CoderDennis and others have pointed out some of the facts - Azure Tables is cheaper, and Azure Tables can be much larger, more efficient etc. If you are 100% sure you will stick with Azure, go with Tables.
However this assumes you have already decided on Azure. By using Azure Tables, you are locking yourself into the Azure platform. It means writing code very specific to Azure Tables that is not just going to port over to Amazon, you will have to rewrite those areas of your code. On the other hand programming for a SQL database with LINQ will port over much more easily to another cloud service.
This may not be an issue if you've already decided on your cloud platform.
I suggest looking at Azure Cache in combination with Azure Table. Table alone has 200-300ms latencies, with occasional spikes higher, which can significantly slow down response times / UI interactivity. Cache + Table seems to be a winning combination, for me.
For your question, I want to talk about how to decide with logic choose SQL Table and which need to use Azure Table.
As we know SQL Table is a relational database engine. but if you have a big data in one table the SQL Table is not applicable, because SQL query get big data is slow.
At this time you can choose Azure Table, the Azure Table query is so fast then SQL Table for big data, for example, in our website, someone subscribed many articles, we make the article as feed to user, every user have a copy of article title and description, so in the article table there are lots of data, if we use SQL Table, each query execution maybe take more than 30 seconds. But in Azure Table get users article feed by PartitionKey and RowKey is so fast.

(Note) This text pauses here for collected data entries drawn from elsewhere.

**config.mk**
```make
export PLATFORM = sky130hd
export DESIGN_NAME = ccu_top
export DESIGN_NICKNAME = d
export VERILOG_FILES = /design/src/ccu_cfg_pkg.sv /design/src/ccu_types_pkg.sv /design/src/ccu_top.sv /design/src/ccu_writeback.sv /design/src/victim_queue.sv /design/src/vq_entry.sv
export SDC_FILE = /design/constraint.sdc
export NUM_CORES = 1
export LEC_CHECK = 0
export BUFFER_PORTS_ARGS = -buffer_cell sky130_fd_sc_hd__buf_2
export CAP_MARGIN = 25
export CORE_ASPECT_RATIO = 1.1
export CORE_MARGIN = 2
export CORE_UTILIZATION = 30
export CTS_CLUSTER_DIAMETER = 150
export DETAILED_ROUTE_END_ITERATION = 8
export GPL_TIMING_DRIVEN = 0
export PLACE_DENSITY = 0.5
export SLEW_MARGIN = 20
export SYNTH_ARGS = -nofsm -noshare
export SYNTH_HDL_FRONTEND = slang
export SYNTH_HIERARCHICAL = 1
export SYNTH_SLANG_ARGS = --single-unit
export TNS_END_PERCENT = 1
```
**constraint.sdc**
```tcl
create_clock -name clk -period 27.4 [get_ports clk]
set_clock_uncertainty 0.1 [all_clocks]
set_input_delay 0 -clock clk [delete_from_list [all_inputs] [get_ports clk]]
set_output_delay 0 -clock clk [all_outputs]
set_load 0.05 [all_outputs]
```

From this example you may know how to choose between in SQL Table and Azure Table.
I wonder whether we are going to end up with some "vendor independent" cloud api libraries in due course?

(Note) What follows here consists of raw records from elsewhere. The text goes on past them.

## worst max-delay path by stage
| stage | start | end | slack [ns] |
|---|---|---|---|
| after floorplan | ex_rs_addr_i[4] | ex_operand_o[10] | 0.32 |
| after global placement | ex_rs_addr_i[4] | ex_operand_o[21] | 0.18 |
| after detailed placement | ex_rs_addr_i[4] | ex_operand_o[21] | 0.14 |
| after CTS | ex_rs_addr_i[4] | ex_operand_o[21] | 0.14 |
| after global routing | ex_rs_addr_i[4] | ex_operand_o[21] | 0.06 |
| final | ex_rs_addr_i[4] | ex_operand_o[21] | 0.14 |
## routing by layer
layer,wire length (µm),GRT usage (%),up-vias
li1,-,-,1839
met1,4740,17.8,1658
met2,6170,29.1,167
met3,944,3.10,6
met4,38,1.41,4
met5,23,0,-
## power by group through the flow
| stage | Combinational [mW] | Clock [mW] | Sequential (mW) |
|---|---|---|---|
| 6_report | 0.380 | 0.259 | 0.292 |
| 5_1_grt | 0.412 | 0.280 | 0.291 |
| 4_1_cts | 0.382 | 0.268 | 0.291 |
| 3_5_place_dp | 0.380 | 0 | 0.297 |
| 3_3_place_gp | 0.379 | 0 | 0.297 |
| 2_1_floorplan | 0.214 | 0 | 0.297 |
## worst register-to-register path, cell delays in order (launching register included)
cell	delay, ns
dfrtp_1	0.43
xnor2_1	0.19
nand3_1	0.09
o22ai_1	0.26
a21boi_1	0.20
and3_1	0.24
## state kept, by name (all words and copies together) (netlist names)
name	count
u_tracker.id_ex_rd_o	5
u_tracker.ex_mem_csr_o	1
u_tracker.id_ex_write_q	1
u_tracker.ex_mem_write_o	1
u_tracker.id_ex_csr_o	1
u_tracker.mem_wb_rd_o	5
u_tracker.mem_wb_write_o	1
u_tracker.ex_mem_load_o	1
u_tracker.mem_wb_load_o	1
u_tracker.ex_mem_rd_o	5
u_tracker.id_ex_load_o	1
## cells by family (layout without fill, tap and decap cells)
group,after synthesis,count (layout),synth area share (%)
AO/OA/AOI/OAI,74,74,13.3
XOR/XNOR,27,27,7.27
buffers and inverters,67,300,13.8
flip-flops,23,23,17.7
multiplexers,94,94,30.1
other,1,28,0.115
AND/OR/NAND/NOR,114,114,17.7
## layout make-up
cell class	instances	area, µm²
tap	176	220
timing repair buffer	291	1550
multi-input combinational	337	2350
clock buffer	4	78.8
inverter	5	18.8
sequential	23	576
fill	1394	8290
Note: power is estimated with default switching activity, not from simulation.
<file path="src/srt_qds_pkg.sv">
package srt_qds_pkg;

	typedef enum logic [4:0] {
		Q_NEG2 = 5'b00001, // subtract nothing, add twice the divisor
		Q_NEG1 = 5'b00010,
		Q_ZERO = 5'b00100,
		Q_POS1 = 5'b01000,
		Q_POS2 = 5'b10000  // subtract twice the divisor
	} quot_digit_e;

	localparam int QDS_IDX_W = 3; // divisor bits right after the leading one

	// magnitude of the -1/-2 boundary, in sixteenths of the shifted remainder
	function automatic logic [4:0] qds_m_neg1(input logic [QDS_IDX_W-1:0] row);
		logic [4:0] m;
		case (row)
			3'd0: m = 5'd13;
			3'd1: m = 5'd15;
			3'd2: m = 5'd16;
			3'd3: m = 5'd17;
			3'd4: m = 5'd19;
			3'd5: m = 5'd20;
			3'd6: m = 5'd22;
			default: m = 5'd24;
		endcase
		return m;
	endfunction

	// half the magnitude of the 0/-1 boundary, all rows are even
	function automatic logic [2:0] qds_m_neg0(input logic [QDS_IDX_W-1:0] row);
		return (row == 3'd0) ? 3'd2 : (row < 3'd5) ? 3'd3 : 3'd4;
	endfunction

	// +1/0 boundary coded as value/2 - 2, giving 4, 6 or 8
	function automatic logic [1:0] qds_m_pos1(input logic [QDS_IDX_W-1:0] row);
		return (row < 3'd4) ? 2'd0 : (row < 3'd7) ? 2'd1 : 2'd2;
	endfunction

	function automatic logic [4:0] qds_m_pos2(input logic [QDS_IDX_W-1:0] row);
		logic [4:0] m;
		case (row)
			3'd0: m = 5'd12;
			3'd1: m = 5'd14;
			3'd2: m = 5'd15;
			3'd3: m = 5'd16;
			3'd4: m = 5'd18;
			3'd5: m = 5'd20;
			default: m = 5'd22; // rows 6 and 7 share the boundary
		endcase
		return m;
	endfunction

	// the first digit sees an exact positive remainder so plain values suffice
	function automatic logic [4:0] pre_m_pos1(input logic [QDS_IDX_W-1:0] row);
		return 5'({1'b0, qds_m_pos1(row)} + 3'd2) << 1;
	endfunction

	function automatic logic [4:0] pre_m_pos2(input logic [QDS_IDX_W-1:0] row);
		return qds_m_pos2(row);
	endfunction

endpackage

</file>
<file path="src/div_ctrl_pkg.sv">
package div_ctrl_pkg;

	typedef enum logic [2:0] {
		IDLE = 3'd0, // waiting for an operand pair
		PRE0 = 3'd1, // magnitudes and signs sit in their registers
		PRE1 = 3'd2, // normalized operands and special-case flags are ready
		ITER = 3'd3, // one radix-4 digit per cycle
		POS0 = 3'd4, // remainder is resolved and corrected
		POS1 = 3'd5  // result is offered until the consumer takes it
	} div_state_e;

	// number of radix-4 steps after the first one, two quotient bits per step
	function automatic int half_up(input int diff);
		return (diff + 1) / 2;
	endfunction

	// an odd leading-zero difference starts the remainder one bit lower
	function automatic logic is_odd(input int diff);
		return diff[0];
	endfunction

endpackage
</file>
<file path="src/srt_div.sv">
`timescale 1ns/1ns

module srt_div #(
	parameter int XLEN = 32
) (
	input  logic            clock_i,
	input  logic            rst_n_i,
	input  logic            in_valid_i,
	output logic            in_ready_o,
	input  logic            signed_i,
	input  logic [XLEN-1:0] dividend_i,
	input  logic [XLEN-1:0] divisor_i,
	output logic            out_valid_o,
	input  logic            out_ready_i,
	output logic [XLEN-1:0] quot_o,
	output logic [XLEN-1:0] rem_o,
	output logic            divisor_zero_o
);

	import div_ctrl_pkg::*;

	localparam int CNT_W = $clog2(XLEN);

	div_state_e       state;
	logic             skip_iter;
	logic             final_iter;
	logic [XLEN-1:0]  dividend_abs;
	logic [XLEN-1:0]  dividend_norm;
	logic [XLEN-1:0]  divisor_norm;
	logic             divisor_zero;
	logic             too_big;
	logic             too_small;
	logic [CNT_W-1:0] iter_cnt;
	logic             lzc_odd;
	logic [CNT_W-1:0] rem_shift;
	logic             quot_neg;
	logic             rem_neg;
	logic [XLEN+3:0]  rem_sum;
	logic [XLEN+3:0]  rem_carry;
	logic [XLEN-1:0]  quot;
	logic [XLEN-1:0]  quot_m1;

	div_ctrl u_ctrl (
		.clock_i      (clock_i),
		.rst_n_i      (rst_n_i),
		.in_valid_i   (in_valid_i),
		.out_ready_i  (out_ready_i),
		.skip_iter_i  (skip_iter),
		.final_iter_i (final_iter),
		.state_o      (state),
		.in_ready_o   (in_ready_o),
		.out_valid_o  (out_valid_o)
	);

	div_prescale #(.XLEN(XLEN)) u_prescale (
		.clock_i         (clock_i),
		.rst_n_i         (rst_n_i),
		.state_i         (state),
		.in_valid_i      (in_valid_i),
		.signed_i        (signed_i),
		.dividend_i      (dividend_i),
		.divisor_i       (divisor_i),
		.dividend_abs_o  (dividend_abs),
		.dividend_norm_o (dividend_norm),
		.divisor_norm_o  (divisor_norm),
		.divisor_zero_o  (divisor_zero),
		.too_big_o       (too_big),
		.too_small_o     (too_small),
		.skip_iter_o     (skip_iter),
		.iter_cnt_o      (iter_cnt),
		.lzc_odd_o       (lzc_odd),
		.rem_shift_o     (rem_shift),
		.quot_neg_o      (quot_neg),
		.rem_neg_o       (rem_neg)
	);

	srt_iter #(.XLEN(XLEN)) u_iter (
		.clock_i         (clock_i),
		.rst_n_i         (rst_n_i),
		.state_i         (state),
		.dividend_abs_i  (dividend_abs),
		.dividend_norm_i (dividend_norm),
		.divisor_norm_i  (divisor_norm),
		.divisor_zero_i  (divisor_zero),
		.too_big_i       (too_big),
		.too_small_i     (too_small),
		.iter_cnt_i      (iter_cnt),
		.lzc_odd_i       (lzc_odd),
		.rem_sum_o       (rem_sum),
		.rem_carry_o     (rem_carry),
		.quot_o          (quot),
		.quot_m1_o       (quot_m1),
		.final_iter_o    (final_iter)
	);

	div_postproc #(.XLEN(XLEN)) u_postproc (
		.clock_i        (clock_i),
		.rst_n_i        (rst_n_i),
		.state_i        (state),
		.rem_sum_i      (rem_sum),
		.rem_carry_i    (rem_carry),
		.quot_i         (quot),
		.quot_m1_i      (quot_m1),
		.divisor_norm_i (divisor_norm),
		.rem_shift_i    (rem_shift),
		.quot_neg_i     (quot_neg),
		.rem_neg_i      (rem_neg),
		.divisor_zero_i (divisor_zero),
		.too_big_i      (too_big),
		.quot_o         (quot_o),
		.rem_o          (rem_o),
		.divisor_zero_o (divisor_zero_o)
	);

endmodule

</file>
<file path="src/div_postproc.sv">
`timescale 1ns/1ns

module div_postproc #(
	parameter int XLEN = 32
) (
	input  logic                     clock_i,
	input  logic                     rst_n_i,
	input  div_ctrl_pkg::div_state_e state_i,
	input  logic [XLEN+3:0]          rem_sum_i,
	input  logic [XLEN+3:0]          rem_carry_i,
	input  logic [XLEN-1:0]          quot_i,
	input  logic [XLEN-1:0]          quot_m1_i,
	input  logic [XLEN-1:0]          divisor_norm_i,
	input  logic [$clog2(XLEN)-1:0]  rem_shift_i,
	input  logic                     quot_neg_i,
	input  logic                     rem_neg_i,
	input  logic                     divisor_zero_i,
	input  logic                     too_big_i,
	output logic [XLEN-1:0]          quot_o,
	output logic [XLEN-1:0]          rem_o,
	output logic                     divisor_zero_o
);

	import div_ctrl_pkg::*;
	import srt_qds_pkg::*;

	localparam int REM_W = XLEN + 4;

	logic [REM_W-1:0] rem_full;
	logic [REM_W-1:0] rem_plus_d;
	logic             need_corr;
	quot_digit_e      corr_digit;
	logic [XLEN-1:0]  quot_mag;
	logic [XLEN-1:0]  rem_mag;
	logic [XLEN-1:0]  rem_shifted;

	assign rem_full   = rem_sum_i + rem_carry_i; // the low three bits end up zero
	assign rem_plus_d = rem_full + {1'b0, divisor_norm_i, 3'b000};

	// a negative last remainder means the quotient came out one too high
	assign need_corr  = rem_full[REM_W-1] & ~divisor_zero_i & ~too_big_i;
	assign corr_digit = need_corr ? Q_NEG1 : Q_ZERO;

	assign quot_mag    = (corr_digit == Q_NEG1) ? quot_m1_i : quot_i;
	assign rem_mag     = need_corr ? rem_plus_d[XLEN+2:3] : rem_full[XLEN+2:3];
	assign rem_shifted = rem_mag >> rem_shift_i; // back to the scale of the original divisor

	always_ff @(posedge clock_i) begin
		if (state_i == POS0) begin
			quot_o <= quot_neg_i ? -quot_mag : quot_mag;
			rem_o  <= rem_neg_i ? -rem_shifted : rem_shifted;
		end
	end

	always_ff @(posedge clock_i or negedge rst_n_i) begin
		if (!rst_n_i) divisor_zero_o <= 1'b0;
		else if (state_i == POS0) divisor_zero_o <= divisor_zero_i;
	end

endmodule

</file>
<file path="src/srt_iter.sv">
`timescale 1ns/1ns

module srt_iter #(
	parameter int XLEN = 32
) (
	input  logic                     clock_i,
	input  logic                     rst_n_i,
	input  div_ctrl_pkg::div_state_e state_i,
	input  logic [XLEN-1:0]          dividend_abs_i,
	input  logic [XLEN-1:0]          dividend_norm_i,
	input  logic [XLEN-1:0]          divisor_norm_i,
	input  logic                     divisor_zero_i,
	input  logic                     too_big_i,
	input  logic                     too_small_i,
	input  logic [$clog2(XLEN)-1:0]  iter_cnt_i,
	input  logic                     lzc_odd_i,
	output logic [XLEN+3:0]          rem_sum_o,
	output logic [XLEN+3:0]          rem_carry_o,
	output logic [XLEN-1:0]          quot_o,
	output logic [XLEN-1:0]          quot_m1_o,
	output logic                     final_iter_o
);

	import div_ctrl_pkg::*;
	import srt_qds_pkg::*;

	localparam int CNT_W = $clog2(XLEN);
	localparam int REM_W = XLEN + 4; // sign at the top, divisor LSB at bit 3

	logic [QDS_IDX_W-1:0] row;
	logic [REM_W-1:0]     rem_init;
	logic [REM_W-1:0]     rem_load;
	logic [4:0]           pre_est;
	quot_digit_e          pre_digit;
	quot_digit_e          digit_q;
	quot_digit_e          digit_nxt;
	logic [4:0]           m_neg1_q;
	logic [2:0]           m_neg0_q;
	logic [1:0]           m_pos1_q;
	logic [4:0]           m_pos2_q;
	logic signed [6:0]    th_neg1;
	logic signed [6:0]    th_neg0;
	logic signed [6:0]    th_pos1;
	logic signed [6:0]    th_pos2;
	logic [REM_W-1:0]     dvs_x1;
	logic [REM_W-1:0]     dvs_x2;
	logic [REM_W-1:0]     csa_a;
	logic [REM_W-1:0]     csa_b;
	logic [REM_W-1:0]     csa_c;
	logic [REM_W-1:0]     maj;
	logic [REM_W-1:0]     sum_nxt;
	logic [REM_W-1:0]     carry_nxt;
	logic signed [6:0]    y_est;
	logic [CNT_W-1:0]     cnt_q;
	logic [XLEN-1:0]      quot_nxt;
	logic [XLEN-1:0]      quot_m1_nxt;

	assign row = divisor_norm_i[XLEN-2 -: QDS_IDX_W]; // bits right below the leading one

	// the initial remainder is the dividend over four, or over eight for an odd difference
	assign rem_init = lzc_odd_i ? {4'b0000, dividend_norm_i} : {3'b000, dividend_norm_i, 1'b0};
	assign rem_load = (too_small_i | divisor_zero_i) ? {1'b0, dividend_abs_i, 3'b000} :
		too_big_i ? '0 : rem_init;

	assign pre_est   = {1'b0, rem_init[XLEN -: 4]}; // four times the start value in sixteenths
	assign pre_digit = (pre_est >= pre_m_pos2(row)) ? Q_POS2 :
		(pre_est >= pre_m_pos1(row)) ? Q_POS1 : Q_ZERO;

	assign th_pos2 = $signed({2'b00, m_pos2_q});
	assign th_pos1 = $signed({3'b000, ({1'b0, m_pos1_q} + 3'd2), 1'b0});
	assign th_neg0 = -$signed({3'b000, m_neg0_q, 1'b0});
	assign th_neg1 = -$signed({2'b00, m_neg1_q});

	assign dvs_x1 = {1'b0, divisor_norm_i, 3'b000};
	assign dvs_x2 = {divisor_norm_i, 4'b0000}; // wraps past the sign, the sum still fits
	assign csa_a  = {rem_sum_o[REM_W-3:0], 2'b00}; // radix-4 shift of the partial remainder
	assign csa_b  = {rem_carry_o[REM_W-3:0], 2'b00};

	always_comb begin
		unique case (digit_q)
			Q_NEG2: csa_c = dvs_x2;
			Q_NEG1: csa_c = dvs_x1;
			Q_POS1: csa_c = ~dvs_x1; // the missing +1 enters at the carry LSB
			Q_POS2: csa_c = ~dvs_x2;
			default: csa_c = '0;
		endcase
	end

	assign maj       = (csa_a & csa_b) | (csa_a & csa_c) | (csa_b & csa_c);
	assign sum_nxt   = csa_a ^ csa_b ^ csa_c;
	assign carry_nxt = {maj[REM_W-2:0], (digit_q == Q_POS1) | (digit_q == Q_POS2)};

	// seven top bits of each vector estimate four times the new remainder
	assign y_est = $signed(sum_nxt[REM_W-1 -: 7] + carry_nxt[REM_W-1 -: 7]);

	always_comb begin
		if (y_est >= th_pos2) digit_nxt = Q_POS2;
		else if (y_est >= th_pos1) digit_nxt = Q_POS1;
		else if (y_est >= th_neg0) digit_nxt = Q_ZERO;
		else if (y_est >= th_neg1) digit_nxt = Q_NEG1;
		else digit_nxt = Q_NEG2;
	end

	always_comb begin
		unique case (digit_q)
			Q_POS2: begin
				quot_nxt    = {quot_o[XLEN-3:0], 2'b10};
				quot_m1_nxt = {quot_o[XLEN-3:0], 2'b01};
			end
			Q_POS1: begin
				quot_nxt    = {quot_o[XLEN-3:0], 2'b01};
				quot_m1_nxt = {quot_o[XLEN-3:0], 2'b00};
			end
			Q_NEG1: begin
				quot_nxt    = {quot_m1_o[XLEN-3:0], 2'b11}; // borrow taken from the minus-one copy
				quot_m1_nxt = {quot_m1_o[XLEN-3:0], 2'b10};
			end
			Q_NEG2: begin
				quot_nxt    = {quot_m1_o[XLEN-3:0], 2'b10};
				quot_m1_nxt = {quot_m1_o[XLEN-3:0], 2'b01};
			end
			default: begin
				quot_nxt    = {quot_o[XLEN-3:0], 2'b00};
				quot_m1_nxt = {quot_m1_o[XLEN-3:0], 2'b11};
			end
		endcase
	end

	always_ff @(posedge clock_i) begin
		if (state_i == PRE1) begin
			rem_sum_o   <= rem_load;
			rem_carry_o <= '0;
			quot_o      <= divisor_zero_i ? '1 : too_big_i ? dividend_abs_i : '0;
			quot_m1_o   <= '1; // minus one of an empty quotient
			m_neg1_q    <= qds_m_neg1(row);
			m_neg0_q    <= qds_m_neg0(row);
			m_pos1_q    <= qds_m_pos1(row);
			m_pos2_q    <= qds_m_pos2(row);
		end else if (state_i == ITER) begin
			rem_sum_o   <= sum_nxt;
			rem_carry_o <= carry_nxt;
			quot_o      <= quot_nxt;
			quot_m1_o   <= quot_m1_nxt;
		end
	end

	always_ff @(posedge clock_i or negedge rst_n_i) begin
		if (!rst_n_i) begin
			digit_q <= Q_ZERO;
			cnt_q   <= '0;
		end else if (state_i == PRE1) begin
			digit_q <= pre_digit;
			cnt_q   <= iter_cnt_i;
		end else if (state_i == ITER) begin
			digit_q <= digit_nxt;
			cnt_q   <= cnt_q - 1'b1;
		end
	end

	assign final_iter_o = (cnt_q == '0); // the step with count zero is the last one

endmodule

</file>
<file path="src/div_prescale.sv">
`timescale 1ns/1ns

module div_prescale #(
	parameter int XLEN = 32
) (
	input  logic                     clock_i,
	input  logic                     rst_n_i,
	input  div_ctrl_pkg::div_state_e state_i,
	input  logic                     in_valid_i,
	input  logic                     signed_i,
	input  logic [XLEN-1:0]          dividend_i,
	input  logic [XLEN-1:0]          divisor_i,
	output logic [XLEN-1:0]          dividend_abs_o,
	output logic [XLEN-1:0]          dividend_norm_o,
	output logic [XLEN-1:0]          divisor_norm_o,
	output logic                     divisor_zero_o,
	output logic                     too_big_o,
	output logic                     too_small_o,
	output logic                     skip_iter_o,
	output logic [$clog2(XLEN)-1:0]  iter_cnt_o,
	output logic                     lzc_odd_o,
	output logic [$clog2(XLEN)-1:0]  rem_shift_o,
	output logic                     quot_neg_o,
	output logic                     rem_neg_o
);

	import div_ctrl_pkg::*;

	localparam int CNT_W = $clog2(XLEN);

	logic             accept;
	logic             dividend_neg;
	logic             divisor_neg;
	logic [XLEN-1:0]  dividend_abs_q;
	logic [XLEN-1:0]  divisor_abs_q;
	logic [CNT_W-1:0] dvd_lzc;
	logic [CNT_W-1:0] dvs_lzc;
	logic             dvd_empty;
	logic             dvs_empty;
	logic             too_small_nxt;
	int               lzc_diff;

	assign accept       = (state_i == IDLE) & in_valid_i; // in_ready_o is the IDLE state itself
	assign dividend_neg = signed_i & dividend_i[XLEN-1];
	assign divisor_neg  = signed_i & divisor_i[XLEN-1];

	lzc #(.XLEN(XLEN)) u_lzc_dividend (
		.in_i    (dividend_abs_q),
		.cnt_o   (dvd_lzc),
		.empty_o (dvd_empty)
	);

	lzc #(.XLEN(XLEN)) u_lzc_divisor (
		.in_i    (divisor_abs_q),
		.cnt_o   (dvs_lzc),
		.empty_o (dvs_empty)
	);

	assign lzc_diff      = int'(dvs_lzc) - int'(dvd_lzc); // never negative on the iterating path
	assign too_small_nxt = dvd_empty | (dividend_abs_q < divisor_abs_q);

	always_ff @(posedge clock_i) begin
		if (accept) begin
			// the most negative value maps onto itself as unsigned
			dividend_abs_q <= dividend_neg ? -dividend_i : dividend_i;
			divisor_abs_q  <= divisor_neg ? -divisor_i : divisor_i;
		end
		if (state_i == PRE0) begin
			dividend_norm_o <= dividend_abs_q << dvd_lzc;
			divisor_norm_o  <= divisor_abs_q << dvs_lzc; // leading one lands in the top bit
			iter_cnt_o      <= too_small_nxt ? '0 : CNT_W'(half_up(lzc_diff));
			lzc_odd_o       <= is_odd(lzc_diff);
			rem_shift_o     <= (too_small_nxt | dvs_empty) ? '0 : dvs_lzc; // undo the divisor scaling
		end
	end

	always_ff @(posedge clock_i or negedge rst_n_i) begin
		if (!rst_n_i) begin
			quot_neg_o     <= 1'b0;
			rem_neg_o      <= 1'b0;
			divisor_zero_o <= 1'b0;
			too_big_o      <= 1'b0;
			too_small_o    <= 1'b0;
		end else if (accept) begin
			quot_neg_o <= dividend_neg ^ divisor_neg;
			rem_neg_o  <= dividend_neg; // remainder follows the dividend sign
		end else if (state_i == PRE0) begin
			quot_neg_o     <= quot_neg_o & ~dvs_empty; // all-ones quotient is never negated
			divisor_zero_o <= dvs_empty;
			too_big_o      <= (divisor_abs_q == XLEN'(1)) & dividend_abs_q[XLEN-1];
			too_small_o    <= too_small_nxt;
		end
	end

	assign dividend_abs_o = dividend_abs_q;
	assign skip_iter_o    = too_small_o | too_big_o | divisor_zero_o;

endmodule

</file>
<file path="src/div_ctrl.sv">
`timescale 1ns/1ns

module div_ctrl (
	input  logic                     clock_i,
	input  logic                     rst_n_i,
	input  logic                     in_valid_i,
	input  logic                     out_ready_i,
	input  logic                     skip_iter_i,
	input  logic                     final_iter_i,
	output div_ctrl_pkg::div_state_e state_o,
	output logic                     in_ready_o,
	output logic                     out_valid_o
);

	import div_ctrl_pkg::*;

	div_state_e state_q;
	div_state_e state_nxt;

	always_comb begin
		state_nxt = state_q;
		unique case (state_q)
			IDLE: if (in_valid_i) state_nxt = PRE0; // in_ready_o is high in IDLE
			PRE0: state_nxt = PRE1;
			PRE1: state_nxt = skip_iter_i ? POS0 : ITER; // special cases need no digits
			ITER: if (final_iter_i) state_nxt = POS0;
			POS0: state_nxt = POS1;
			POS1: if (out_ready_i) state_nxt = IDLE; // hold the result under back-pressure
			default: state_nxt = IDLE;
		endcase
	end

	always_ff @(posedge clock_i or negedge rst_n_i) begin
		if (!rst_n_i) state_q <= IDLE;
		else state_q <= state_nxt;
	end

	assign state_o     = state_q;
	assign in_ready_o  = (state_q == IDLE);
	assign out_valid_o = (state_q == POS1);

endmodule

</file>
<file path="src/lzc.sv">
`timescale 1ns/1ns

module lzc #(
	parameter int XLEN = 32
) (
	input  logic [XLEN-1:0]         in_i,
	output logic [$clog2(XLEN)-1:0] cnt_o,
	output logic                    empty_o
);

	localparam int CNT_W = $clog2(XLEN);

	logic [CNT_W-1:0] cnt;

	always_comb begin
		cnt = '0; // an all-zero input reports zero and raises empty_o
		for (int i = 0; i < XLEN; i++) begin
			if (in_i[i]) begin
				cnt = CNT_W'(XLEN - 1 - i); // the highest set bit is visited last and wins
			end
		end
	end

	assign cnt_o   = cnt;
	assign empty_o = ~|in_i;

endmodule

</file>
===== src/sprites.hex =====
// one sprite row per line, eight 12-bit rgb pixels, leftmost pixel first
// rows 0-7 jump frame, 8-15 left leg up, 16-23 right leg up
cdccdccdccdc383383383cdc
cdccdccdccdc383111383383
cdccdccdccdc383383383383
383cdccdc383383383cdccdc
383383383383383383383cdc
cdc383383383383383cdccdc
cdccdc383cdc383cdccdccdc
cdccdc383cdc383cdccdccdc
cdccdccdccdc383383383cdc
cdccdccdccdc383111383383
cdccdccdccdc383383383383
383cdccdc383383383cdccdc
383383383383383383383cdc
cdc383383383383383cdccdc
cdccdc383cdc383cdccdccdc
cdccdc383cdccdccdccdccdc
cdccdccdccdc383383383cdc
cdccdccdccdc383111383383
cdccdccdccdc383383383383
383cdccdc383383383cdccdc
383383383383383383383cdc
cdc383383383383383cdccdc
cdccdc383cdc383cdccdccdc
cdccdccdccdc383cdccdccdc


===== src/hdl/dino_pkg.sv =====
package dino_pkg;

  //////////////////////////////////////////////////////////////////////
  // pixel and raster types
  //////////////////////////////////////////////////////////////////////

  // one 12-bit pixel, r in the top nibble
  typedef struct packed {
    logic [3:0] r;
    logic [3:0] g;
    logic [3:0] b;
  } rgb_t;

  localparam rgb_t white = '{r: 4'hf, g: 4'hf, b: 4'hf}; // background colour

  // raster control group, hs/vs active low
  typedef struct packed {
    logic hs;
    logic vs;
    logic de; // active video
  } sync_t;

  typedef logic [10:0] coord_t; // screen coordinate, covers 1344 counts

  //////////////////////////////////////////////////////////////////////
  // game types
  //////////////////////////////////////////////////////////////////////

  typedef enum logic [1:0] {
    frame_jump  = 2'd0, // also the screen-saver image
    frame_left  = 2'd1,
    frame_right = 2'd2
  } frame_t;

  typedef enum logic [1:0] {
    st_saver,   // bouncing sprite
    st_start,   // first jump in flight
    st_playing
  } game_state_t;

  // top-left corner of the sprite plus the image to show
  typedef struct packed {
    coord_t x;
    coord_t y;
    frame_t frame;
  } sprite_pos_t;

  //////////////////////////////////////////////////////////////////////
  // sprite image geometry, fixed by sprites.hex
  //////////////////////////////////////////////////////////////////////

  localparam int sprite_w      = 8;
  localparam int sprite_h      = 8;
  localparam int sprite_frames = 3;
  localparam int row_bits      = $clog2(sprite_h);
  localparam int col_bits      = $clog2(sprite_w);

  typedef logic [$bits(frame_t)+row_bits-1:0] rom_addr_t; // {frame, row}
  typedef rgb_t [0:sprite_w-1] rom_row_t; // index 0 is the leftmost pixel, first in the hex line

endpackage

I think that you have first to define what your application usage funnels are. Will your data model be subjected to frequent changes or it is a stable one? You have to be able to perform ultra fast inserts and reads are not so complicated? Do you need advance google like search? Storing BLOBS?
Those are the questions (and not only) that you have to ask and answer yourself in order to decide if you are more likely going to use NoSql or SQL approach in storing your data.
Please consider that both approaches can easily coexist and can be extended with BLOB storage as well.
Both Azure Tables and SQL Azure are two different beasts.Both are meant for different scenarios, one con to azure table is that you cannot move from azure to any other platform, unless you write providers in your code that can handle such shifts.